-- Your task --
In the entries below, identify every line with the string "fSltu" and copy it.

[Stored items]
From an optimization exercise on the open Yosys and OpenROAD flow, aimed at a short achievable clock period and few clock cycles; shortcuts taken in it are not production practice. RTL that was checked went through simulation tests only; none was proved equivalent to the original. The RTL of runs 1 to 5 was laid out without a check of its function. Power is estimated from default activity; no workload was simulated.

$ cat design.v
`timescale 1ns / 1ps
module KSAdd #(parameter W = 32) (
    input  wire [W-1:0] a,
    input  wire [W-1:0] b,
    input  wire         cin,
    output wire [W-1:0] s
    );
    localparam L = $clog2(W + 1);
    wire [W:0] g [0:L];
    wire [W:0] p [0:L];
    assign g[0] = {a & b, cin};
    assign p[0] = {a ^ b, 1'b0};
    genvar i, j;
    generate
        for (j = 0; j < L; j = j + 1) begin : lvl
            for (i = 0; i <= W; i = i + 1) begin : bitx
                if (i >= (1 << j)) begin : op
                    assign g[j+1][i] = g[j][i] | (p[j][i] & g[j][i - (1 << j)]);
                    assign p[j+1][i] = p[j][i] & p[j][i - (1 << j)];
                end else begin : pass
                    assign g[j+1][i] = g[j][i];
                    assign p[j+1][i] = p[j][i];
                end
            end
        end
    endgenerate
    assign s = p[0][W:1] ^ g[L][W-1:0];
endmodule
module FastCmp #(parameter W = 32) (
    input  wire [W-1:0] a,
    input  wire [W-1:0] b,
    output wire         ltu,
    output wire         eq
    );
    localparam L = $clog2(W);
    wire [W-1:0] g [0:L];
    wire [W-1:0] p [0:L];
    assign g[0] = a & ~b;
    assign p[0] = ~(a ^ b);
    genvar i, j;
    generate
        for (j = 0; j < L; j = j + 1) begin : lvl
            for (i = 0; i < (W >> (j + 1)); i = i + 1) begin : grp
                assign g[j+1][i] = g[j][2*i+1] | (p[j][2*i+1] & g[j][2*i]);
                assign p[j+1][i] = p[j][2*i+1] & p[j][2*i];
            end
            for (i = (W >> (j + 1)); i < W; i = i + 1) begin : pad
                assign g[j+1][i] = 1'b0;
                assign p[j+1][i] = 1'b0;
            end
        end
    endgenerate
    assign ltu = ~(g[L][0] | p[L][0]);
    assign eq  = p[L][0];
endmodule
`timescale 1ns / 1ps
module RV32ICore(
    input  wire        CPU_CLK,
    input  wire        CPU_RST,
    output wire [31:0] IMEM_ADDR,
    input  wire [31:0] IMEM_RDATA,
    output wire [31:0] DMEM_ADDR,
    output wire [3:0]  DMEM_WE,
    output wire [31:0] DMEM_WDATA,
    input  wire [31:0] DMEM_RDATA
    );
    localparam BTB_IB = 4;                
    localparam BTB_N  = 1 << BTB_IB;
    localparam BTB_TB = 8;                
    localparam BTB_XB = 12;               
    wire clk = CPU_CLK;
    wire rst = CPU_RST;
    reg  [29:0] pcF;
    reg  [29:0] pcOut;
    reg  [31:0] maddr;
    reg         f2v, f2skid, f2pt, f2hit;
    reg  [1:0]  f2ctr;
    reg  [29:0] f2pc, f2ptgt;
    reg  [31:0] skid;
    reg         dv, dpt, dhit;
    reg  [1:0]  dctr;
    reg  [29:0] dpc, dptgt;
    reg  [31:0] ir;
    reg  [29:0] dimm;
    reg  [31:1] rs1oh, rs2oh;
    reg         ev, ept, ehit;
    reg  [1:0]  ectr;
    reg  [29:0] epc, elink, ebt, eptgt;
    reg  [31:0] ea, eb, ebx, es, epmi;
    reg         eaM, ebM, esM;
    reg         eAddRR, eAddMR, eAddRM, eSub, eSll, eSr, eSra, eXor, eOr, eAnd, eSlt, eSltu, eLink;
    reg         eBr, eJal, eJalr, eLd, eSt, eWen;
    reg  [2:0]  ef3;
    reg  [4:0]  erd;
    reg  [31:0] mres, mwdata;
    reg  [3:0]  mwe;
    reg         mLd, mWen;
    reg  [2:0]  mf3;
    reg  [4:0]  mrd;
    reg  [31:0] wres;
    reg         wLd, wWen;
    reg  [2:0]  wf3;
    reg  [1:0]  wlo;
    reg  [4:0]  wrd;
    wire [31:0] wdata;
    reg  [31:0] x2val;
    reg         x2Wen;
    reg  [4:0]  x2rd;
    wire        stall;
    wire        dred;
    reg  [31:0] rf [1:31];
    reg                btbV   [0:BTB_N-1];
    reg  [BTB_TB-1:0]  btbTag [0:BTB_N-1];
    reg  [BTB_XB-1:0]  btbT   [0:BTB_N-1];
    reg  [1:0]         btbC   [0:BTB_N-1];
    wire [31:0] A = eaM ? mres : ea;
    wire [31:0] B = ebM ? mres : eb;
    wire [31:0] S = esM ? mres : es;
    wire [31:0] sumRR, sumMR, sumRM;
    KSAdd #(32) addRR (.a(ea),   .b(ebx),   .cin(eSub), .s(sumRR));
    KSAdd #(32) addMR (.a(mres), .b(ebx),   .cin(eSub), .s(sumMR));
    KSAdd #(32) addRM (.a(ea),   .b(mres),  .cin(1'b0), .s(sumRM));
    wire [31:0] sum   = eaM ? sumMR : sumRR;
    wire        eqRR, eqMR, eqRM, ltuRR, ltuMR, ltuRM;
    FastCmp #(32) cmpRR (.a(ea),   .b(eb),   .ltu(ltuRR), .eq(eqRR));
    FastCmp #(32) cmpMR (.a(mres), .b(eb),   .ltu(ltuMR), .eq(eqMR));
    FastCmp #(32) cmpRM (.a(ea),   .b(mres), .ltu(ltuRM), .eq(eqRM));
    wire        ltRR  = (ea[31] ^ eb[31]) ? ea[31] : ltuRR;
    wire        ltMR  = (mres[31] ^ eb[31]) ? mres[31] : ltuMR;
    wire        ltRM  = (ea[31] ^ mres[31]) ? ea[31] : ltuRM;
    wire        brcRR = (ef3[2] ? (ef3[1] ? ltuRR : ltRR) : eqRR) ^ ef3[0];
    wire        brcMR = (ef3[2] ? (ef3[1] ? ltuMR : ltMR) : eqMR) ^ ef3[0];
    wire        brcRM = (ef3[2] ? (ef3[1] ? ltuRM : ltRM) : eqRM) ^ ef3[0];
    wire        brc   = eaM ? brcMR : (ebM ? brcRM : brcRR);
    wire        lt    = eaM ? ltMR  : (ebM ? ltRM  : ltRR);
    wire        ltu   = eaM ? ltuMR : (ebM ? ltuRM : ltuRR);
    wire [31:0] sll  = A << B[4:0];
    wire [31:0] sr   = $signed({eSra & A[31], A}) >>> B[4:0];
    wire [31:0] res  = ({32{eAddRR}} & sumRR)
                     | ({32{eAddMR}} & sumMR)
                     | ({32{eAddRM}} & sumRM)
                     | ({32{eSll}}  & sll)
                     | ({32{eSr}}   & sr)
                     | ({32{eXor}}  & (A ^ B))
                     | ({32{eOr}}   & (A | B))
                     | ({32{eAnd}}  & (A & B))
                     | ({32{eSlt}}  & {31'd0, lt})
                     | ({32{eSltu}} & {31'd0, ltu})
                     | ({32{eLink}} & {elink, 2'b00});
    wire        taken  = eJal | eJalr | (eBr & brc);
    wire        eptok  = (ebt == eptgt);
    wire        eBJ    = eBr | eJal;
    wire        misT   = ev & (eBJ ? (~ept | ~eptok) : (~eJalr & ept));
    wire        misN   = ev & (eBr ? ept : eJal ? (~ept | ~eptok) : (~eJalr & ept));
    wire        jneq   = eaM ? (mres != epmi) : (ea != epmi);
    wire        misJ   = ev & eJalr & (~ept | jneq);
    wire        mis    = misJ | (brc ? misT : misN);
    wire [29:0] seq    = ({30{dred}}                     & dbt)
                       | ({30{~dred & ~stall & fpt}}     & fptgt)
                       | ({30{~dred & ~stall & ~fpt}}    & (pcF + 30'd1))
                       | ({30{stall}}                    & pcF);
    wire [29:0] nxtT   = misT ? (eBJ  ? ebt : elink) : seq;
    wire [29:0] nxtN   = misN ? (eJal ? ebt : elink) : seq;
    wire [31:0] jtgt   = eaM ? sumMR : sumRR;
    wire [29:0] nxtB   = brc ? nxtT : nxtN;
    wire [29:0] nxt    = misJ ? jtgt[31:2] : nxtB;
    wire [29:0] rtgt   = eJalr ? jtgt[31:2] : ebt;
    reg  [3:0]  we_n;
    reg  [31:0] wd_n;
    always @(*) begin
        case (ef3[1:0])
            2'b00:   begin we_n = 4'b0001 << sum[1:0];            wd_n = {4{S[7:0]}};  end
            2'b01:   begin we_n = sum[1] ? 4'b1100 : 4'b0011;     wd_n = {2{S[15:0]}}; end
            default: begin we_n = 4'b1111;                        wd_n = S;            end
        endcase
    end
    wire [6:0] op  = ir[6:0];
    wire [2:0] f3  = ir[14:12];
    wire [4:0] rd  = ir[11:7];
    wire [4:0] rs1 = ir[19:15];
    wire [4:0] rs2 = ir[24:20];
    wire isLUI  = (op == 7'b0110111);
    wire isAUI  = (op == 7'b0010111);
    wire isJAL  = (op == 7'b1101111);
    wire isJALR = (op == 7'b1100111);
    wire isBR   = (op == 7'b1100011);
    wire isLD   = (op == 7'b0000011);
    wire isST   = (op == 7'b0100011);
    wire isOPI  = (op == 7'b0010011);
    wire isOP   = (op == 7'b0110011);
    wire use1 = isJALR | isBR | isLD | isST | isOPI | isOP;
    wire use2 = isBR | isST | isOP;
    wire wen  = (isLUI | isAUI | isJAL | isJALR | isLD | isOPI | isOP) & (rd != 5'd0);
    wire [31:0] immI = {{20{ir[31]}}, ir[31:20]};
    wire [31:0] immS = {{20{ir[31]}}, ir[31:25], ir[11:7]};
    wire [31:0] immB = {{19{ir[31]}}, ir[31], ir[7], ir[30:25], ir[11:8], 1'b0};
    wire [31:0] immU = {ir[31:12], 12'd0};
    wire [31:0] immJ = {{11{ir[31]}}, ir[31], ir[19:12], ir[20], ir[30:21], 1'b0};
    wire eHit1 = ev & eWen & (erd == rs1);
    wire eHit2 = ev & eWen & (erd == rs2);
    wire mHit1 = mWen & (mrd == rs1);
    wire mHit2 = mWen & (mrd == rs2);
    wire wHit1 = wWen & (wrd == rs1);
    wire wHit2 = wWen & (wrd == rs2);
    reg  [31:0] rf1, rf2;
    integer r;
    always @(*) begin
        rf1 = 32'd0;
        rf2 = 32'd0;
        for (r = 1; r < 32; r = r + 1) begin
            rf1 = rf1 | ({32{rs1oh[r]}} & rf[r]);
            rf2 = rf2 | ({32{rs2oh[r]}} & rf[r]);
        end
    end
    wire x2Hit1 = x2Wen & (x2rd == rs1);
    wire x2Hit2 = x2Wen & (x2rd == rs2);
    wire [31:0] rv1e = mHit1 ? mres : (x2Hit1 ? x2val : rf1);
    wire [31:0] rv2e = mHit2 ? mres : (x2Hit2 ? x2val : rf2);
    wire        wb1  = wHit1 & ~mHit1;
    wire        wb2  = wHit2 & ~mHit2;
    wire [31:0] rv2  = wb2 ? wdata : rv2e;
    wire aPc   = isAUI | isJAL;
    wire aZero = isLUI;
    wire bImm  = ~(isOP | isBR);
    wire aFwd  = eHit1 & use1 & ~aPc & ~aZero;
    wire bFwd  = eHit2 & use2 & ~bImm;
    wire sFwd  = eHit2 & isST;
    assign stall = dv & ((ev & eLd & eWen & ((use1 & erd == rs1) | (use2 & erd == rs2))) |
                       (mLd & mWen & ((use1 & mrd == rs1) | (use2 & mrd == rs2))) |
                       (aFwd & bFwd) | (bFwd & fIsSub));
    wire [31:0] immX = isST ? immS : ((isLUI | isAUI) ? immU : immI);
    wire [31:0] aval = wb1 & ~aZero & ~aPc ? wdata :
                       (aZero ? 32'd0 : (aPc ? {dpc, 2'b00} : rv1e));
    wire [31:0] bvale = bImm ? immX : rv2e;
    wire [31:0] bval  = wb2 & ~bImm ? wdata : bvale;
    wire [31:0] bvalx = wb2 & ~bImm ? (fIsSub ? ~wdata : wdata) : (fIsSub ? ~bvale : bvale);
    wire [29:0] dbt;
    KSAdd #(30) addBT (.a(dpc), .b(dimm), .cin(1'b0), .s(dbt));
    wire [31:0] dpmi = {dptgt, 2'b00} - immI;
    assign dred = dv & ~stall & ~dpt & (isJAL | (isBR & ir[31] & ~dhit));
    wire fIsSub  = isOP & (f3 == 3'b000) & ir[30];
    wire fAluOp  = isOP | isOPI;
    wire fLink   = isJAL | isJALR;
    wire fAdd    = (~fAluOp | (f3 == 3'b000)) & ~fLink;
    wire fSll    = fAluOp & (f3 == 3'b001);
    wire fSr     = fAluOp & (f3 == 3'b101);
    wire fSlt    = fAluOp & (f3 == 3'b010);
    wire fSltu   = fAluOp & (f3 == 3'b011);
    wire fXor    = fAluOp & (f3 == 3'b100);
    wire fOr     = fAluOp & (f3 == 3'b110);
    wire fAnd    = fAluOp & (f3 == 3'b111);
    wire [BTB_IB-1:0] fidx = pcF[BTB_IB-1:0];
    wire [BTB_TB-1:0] ftag = pcF[BTB_IB+BTB_TB-1:BTB_IB];
    wire        fhit  = btbV[fidx] & (btbTag[fidx] == ftag);
    wire [1:0]  fctr  = btbC[fidx];
    wire        fpt   = fhit & fctr[1];
    wire [29:0] fptgt = {pcF[29:BTB_XB], btbT[fidx]};
    assign IMEM_ADDR = {pcOut, 2'b00};
    wire [31:0] f2instr = f2skid ? skid : IMEM_RDATA;
    wire [31:1] f2rs1oh, f2rs2oh;
    genvar gi;
    generate
        for (gi = 1; gi < 32; gi = gi + 1) begin : rsdec
            assign f2rs1oh[gi] = (f2instr[19:15] == gi);
            assign f2rs2oh[gi] = (f2instr[24:20] == gi);
        end
    endgenerate
    wire        f2jal   = (f2instr[6:0] == 7'b1101111);
    wire [29:0] f2imm   = f2jal ? {{12{f2instr[31]}}, f2instr[19:12], f2instr[20], f2instr[30:22]}
                                : {{20{f2instr[31]}}, f2instr[7], f2instr[30:25], f2instr[11:9]};
    always @(posedge clk) begin
        if (rst) begin
            pcF <= 30'd0;
            f2v <= 1'b0; f2skid <= 1'b0;
            dv <= 1'b0;
            ev <= 1'b0;
            mwe <= 4'd0; mWen <= 1'b0; mLd <= 1'b0;
            wWen <= 1'b0; wLd <= 1'b0; x2Wen <= 1'b0;
        end else begin
            pcF    <= nxt;
            f2v    <= ~mis & ~dred & (stall ? f2v : 1'b1);
            f2skid <= ~mis & stall;
            dv     <= ~mis & (stall ? dv : (f2v & ~dred));
            ev     <= dv & ~stall & ~mis;
            mwe    <= (ev & eSt) ? we_n : 4'd0;
            mWen   <= ev & eWen;
            mLd    <= ev & eLd;
            wWen   <= mWen;
            x2Wen  <= wWen;
            wLd    <= mLd;
        end
        pcOut <= nxt & {30{~rst}};
        if (stall) begin
            if (!f2skid) skid <= IMEM_RDATA;
        end else begin
            f2pc <= pcF; f2pt <= fpt; f2ptgt <= fptgt; f2hit <= fhit; f2ctr <= fctr;
            ir <= f2instr; dimm <= f2imm; rs1oh <= f2rs1oh; rs2oh <= f2rs2oh;
            dpc <= f2pc; dpt <= f2pt; dptgt <= f2ptgt; dhit <= f2hit; dctr <= f2ctr;
        end
        epc <= dpc; elink <= dpc + 30'd1; ebt <= dbt; epmi <= dpmi; eptgt <= dred ? dbt : dptgt;
        ept <= dpt | dred; ehit <= dhit; ectr <= dctr;
        ea  <= aval;
        eb  <= bval;
        ebx <= bvalx;
        es  <= rv2;
        eaM <= aFwd; ebM <= bFwd; esM <= sFwd;
        eSub <= fIsSub; eSll <= fSll; eSr <= fSr; eSra <= ir[30];
        eXor <= fXor; eOr <= fOr; eAnd <= fAnd; eSlt <= fSlt; eSltu <= fSltu;
        eAddRR <= fAdd & ~aFwd & ~bFwd; eAddMR <= fAdd & aFwd; eAddRM <= fAdd & bFwd;
        eLink <= fLink;
        eBr <= isBR; eJal <= isJAL; eJalr <= isJALR; eLd <= isLD; eSt <= isST; eWen <= wen;
        ef3 <= f3; erd <= rd;
        mres <= res; maddr <= sum; mwdata <= wd_n; mf3 <= ef3; mrd <= erd;
        wres <= mres; wf3 <= mf3; wlo <= mres[1:0]; wrd <= mrd;
        x2val <= wdata; x2rd <= wrd;
        if (x2Wen) rf[x2rd] <= x2val;
    end
    reg               uV, uTaken, uJ, uHit;
    reg  [1:0]        uCtr;
    reg  [BTB_IB-1:0] uIdx;
    reg  [BTB_TB-1:0] uTag;
    reg  [BTB_XB-1:0] uTgt;
    integer k;
    always @(posedge clk) begin
        uV <= ~rst & ev & (eBr | eJal | eJalr);
        uTaken <= taken; uJ <= eJal | eJalr; uHit <= ehit; uCtr <= ectr;
        uIdx <= epc[BTB_IB-1:0]; uTag <= epc[BTB_IB+BTB_TB-1:BTB_IB]; uTgt <= rtgt[BTB_XB-1:0];
        for (k = 0; k < BTB_N; k = k + 1)
            btbV[k] <= ~rst & (btbV[k] | (uV & uTaken & (uIdx == k)));
        if (uV) begin
            if (uTaken) begin
                btbTag[uIdx] <= uTag;
                btbT[uIdx]   <= uTgt;
                btbC[uIdx]   <= uJ ? 2'b11 : (uHit ? ((uCtr == 2'b11) ? 2'b11 : uCtr + 2'b01) : 2'b10);
            end else if (uHit) begin
                btbC[uIdx]   <= (uCtr == 2'b00) ? 2'b00 : uCtr - 2'b01;
            end
        end
    end
    assign DMEM_ADDR  = maddr;
    assign DMEM_WE    = mwe;
    assign DMEM_WDATA = mwdata;
    wire [7:0]  lb = wlo[1] ? (wlo[0] ? DMEM_RDATA[31:24] : DMEM_RDATA[23:16])
                            : (wlo[0] ? DMEM_RDATA[15:8]  : DMEM_RDATA[7:0]);
    wire [15:0] lh = wlo[1] ? DMEM_RDATA[31:16] : DMEM_RDATA[15:0];
    reg  [31:0] ldata;
    always @(*) begin
        case (wf3)
            3'b000:  ldata = {{24{lb[7]}}, lb};
            3'b100:  ldata = {24'd0, lb};
            3'b001:  ldata = {{16{lh[15]}}, lh};
            3'b101:  ldata = {16'd0, lh};
            default: ldata = DMEM_RDATA;
        endcase
    end
    assign wdata = wLd ? ldata : wres;
endmodule
$ cat config.mk
export PLATFORM = sky130hd
export DESIGN_NAME = RV32ICore
export DESIGN_NICKNAME = RV32ICore
export VERILOG_FILES = /design/flow/design.v
export SDC_FILE = /design/flow/constraint.sdc
export NUM_CORES = 4
export LEC_CHECK = 0
export CAP_MARGIN = 20
export CORE_MARGIN = 2
export CORE_UTILIZATION = 30
export GPL_ROUTABILITY_DRIVEN = 1
export GPL_TIMING_DRIVEN = 1
export PLACE_DENSITY = 0.45
export SETUP_SLACK_MARGIN = 5
export SLEW_MARGIN = 20
export TNS_END_PERCENT = 100
$ cat flow/run.sh
#!/bin/bash
set -euo pipefail
bash standard.sh SETUP_SLACK_MARGIN=${MARGIN:-7} finish > standard_flow.log 2>&1
$ cat constraint.sdc
create_clock -name core_clock -period 10.0 [get_ports {CPU_CLK}]
set_input_delay 2.0000 -clock core_clock [delete_from_list [all_inputs] [get_ports {CPU_CLK}]]
set_output_delay 2.0000 -clock core_clock [all_outputs]
set_load 0.01 [all_outputs]
$ cat standard.sh
#!/bin/bash
# synth_recipe.tcl (not shown) runs the flow's synth.tcl, then flattens the netlist and writes it again
# the make line also repeats each setting of config.mk as NAME=value (left out here)
make -C /OpenROAD-flow-scripts/flow DESIGN_CONFIG=/design/flow/config.mk WORK_HOME=/design/flow/orfs CLKGATE_MAP_FILE= SYNTH_SCRIPT=/design/flow/synth_recipe.tcl "${@:-finish}"
==> results of run 1 <==
-- per-layer routing --
layer,GRT usage,wire (um)
met2,0.417,213000
met1,0.403,208000
met3,0.0837,67700
met5,0,359
met4,0.140,31300
-- registers in the layout (all words and copies together) (netlist names), 32 cells and up --
| register | cells |
|---|---|
| ea | 32 |
| ir | 32 |
| epmi | 32 |
| mwdata | 32 |
| maddr | 32 |
| x2val | 32 |
| rf | 992 |
| btbC | 32 |
| eb | 32 |
| btbT | 192 |
| mres | 32 |
| btbTag | 128 |
| es | 32 |
| ebx | 32 |
| skid | 32 |
-- layout by cell type (no fill, tap or decap), types with 108 or more instances in the layout --
master / n
a21oi_1: 354
a221oi_1: 279
a22o_1: 275
a22oi_1: 414
buf_4: 516
buf_6: 229
clkbuf_16: 263
dfxtp_1: 432
dfxtp_2: 108
edfxtp_1: 1574
ha_1: 249
inv_1: 259
mux2i_1: 116
nand2_1: 466
nand3_1: 154
nand4_1: 181
nor2_1: 496
o21ai_0: 138
xnor2_1: 209
-- repair_timing --
action	CTS	global route
pin swaps	235	258
endpoints found under the hold margin	0	0
gates cloned	22	15
buffers inserted	324	147
gates resized for setup	1520	552
endpoints found under the setup margin	758	549
-- worst max-delay path, cell delays in order, from the launching register on --
cell      delay [ps]
dfxtp_1          320
xnor2_1          500
nand4_1          340
nor4_2           490
a21oi_1          150
o21ai_2          660
nor4_2           110
or4_4            620
buf_12           160
buf_16           130
a222oi_1         400
a21oi_1          130
-- layout make-up --
type	instances	area, um^2	share of cell area
clock buffer	295	6610	0.0515
tap	4387	5490	0.0427
clock inverter	155	1840	0.0143
antenna	15	37.5	0.000292
inverter	294	1160	0.00903
multi-input combinational	5293	43900	0.342
sequential	2170	59500	0.464
timing repair buffer	954	9850	0.0767
timing repair inverter	1	7.51	0.0000584
-- cell families after synthesis --
kind of cell | Yosys count | synth area share
adders and majority gates | 322 | 0.0406
AOI/OAI and AO/OA | 2488 | 0.180
and+or+nand+nor | 1824 | 0.0845
muxes | 337 | 0.0456
xor gates and xnor gates | 317 | 0.0277
DFF | 2170 | 0.591
other | 1 | 0.0000375
buffers and inverters | 795 | 0.0306
-- power by group --
group	internal (W)	switching (W)	total (W)
sequential	0.0106	0.000741	0.0114
combinational	0.00254	0.00413	0.00667
clock	0.00565	0.00398	0.00962
total	0.0188	0.00885	0.0277
-- worst paths after layout --
kind,endpoint,slack (ps),cells after the start,from
setup reg to reg,pcOut[13]$_DFF_P_,5870,11,ebt[12]$_DFF_P_
hold reg to reg,uCtr[1]$_DFF_P_,320,0,ectr[1]$_DFF_P_
setup / recovery,pcOut[13]$_DFF_P_,5870,11,ebt[12]$_DFF_P_
hold / removal,uCtr[1]$_DFF_P_,320,0,ectr[1]$_DFF_P_
-- stage by stage --
| step | cells | util |
|---|---|---|
| global route | 13553 | 0.386 |
| detailed placement | 12591 | 0.326 |
| floorplan | 8255 | - |
| global placement | 12590 | 0.326 |
| finish | 13564 | 0.386 |
| CTS | 13387 | 0.374 |
==> out/qor.csv, run 1 <==
metric,value,unit
crit path capture type,flip-flop,
DRC viols,0,
# nets final,9344,
"FF+latch count, synth",2170,
CTS sink count,2170,
hold crit path type,reg2reg,
Max-Cap Viols,0,
post-DR vias/cell,6.25,
post-route ant nets,0,
DP Wirelength,320,mm
Rows,212,
# setup viols final,0,
Port Buffers,163,
Area Growth Syn to Fin,28.3,%
largest net degree at the start of global routing,85,
CTS Buf Count,242,
DRT Wirelength,520,mm
Hold Slack,321,ps
Max IR drop VDD,156,uV
Setup CP Type,reg2reg,
GP Congestion,0.958,
CP Launch Type,flip-flop,
"Design Area, Final",128000,um^2
final period utilization,0.413,
Worst-Skew Late Latency,1000,ps
Worst-Margin Slew,1270,ps
width of the die,582,um
final count of pins violating max slew,0,
CTS tree,done,
PwrDens,215,nW/um^2
worst clock skew,109,ps
top cell type's share of synthesized area,0.472,
Slew HR,0.153,
Post-Syn Area,100000,um^2
Post-synth EDFFs,1574,
Max Fclk,242,MHz
Unique masters post-synth,97,
fraction of registers with async set/reset,0,
Die Span Y,582,um
crit path DAT,4950,ps
Leak,45.7,nW
CTS Root Cell,clkbuf_16,
Syn. warnings,5,
maximum clock path buffer count,4,
initial antenna violation count,41,
fraction of layout cells with a size suffix above 1,0.276,
number of fill cells in the layout,31624,
Area contributors post-synth,"edfxtp_1 (47%), dfxtp_1 (12%), ha_1 (4.0%)",
first-pass GRT wire length,685,mm
Hold Buf Count CTS,0,
Critical Path RT,10830,ps
setup TNS,0,ps
synthesized area per cell,12.1,um^2
gr usage total,0.292,
Iteration-0 DRC Markers,15013,
Die ar.,338000,um^2
routed length per instance,38.3,um
total grt overflow,0,
initial cell density of the core,0.301,
"count leader, synth",edfxtp_1,
post-synthesis sequential area ratio,0.591,
final worst slack,5870,ps
post-synthesis instance total,8254,
number of global-route vias before repair,79587,
htree depth,4,
cell taking the most area after synthesis,edfxtp_1,
outcome,finished clean,
Post-synth top cells,"edfxtp_1 (1574), dfxtp_1 (596), nor2_1 (583)",
RSZ-0062 raised after global routing,true,
CP max FO,9,
total power,0.0277,W
Hold Fails Final Rpt,0,
IO Pins,166,
drt first pass iters,10,
Synth Flop Type,edfxtp_1,
"worst slack, placed",4580,ps
via count,84785,
placed cell area,109000,um^2
core footprint,333000,um^2
"CTS clk-pin slew, worst paths",70,ps
crit path time final,4130,ps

-- Worked solution --
    wire fSltu   = fAluOp & (f3 == 3'b011);
        eXor <= fXor; eOr <= fOr; eAnd <= fAnd; eSlt <= fSlt; eSltu <= fSltu;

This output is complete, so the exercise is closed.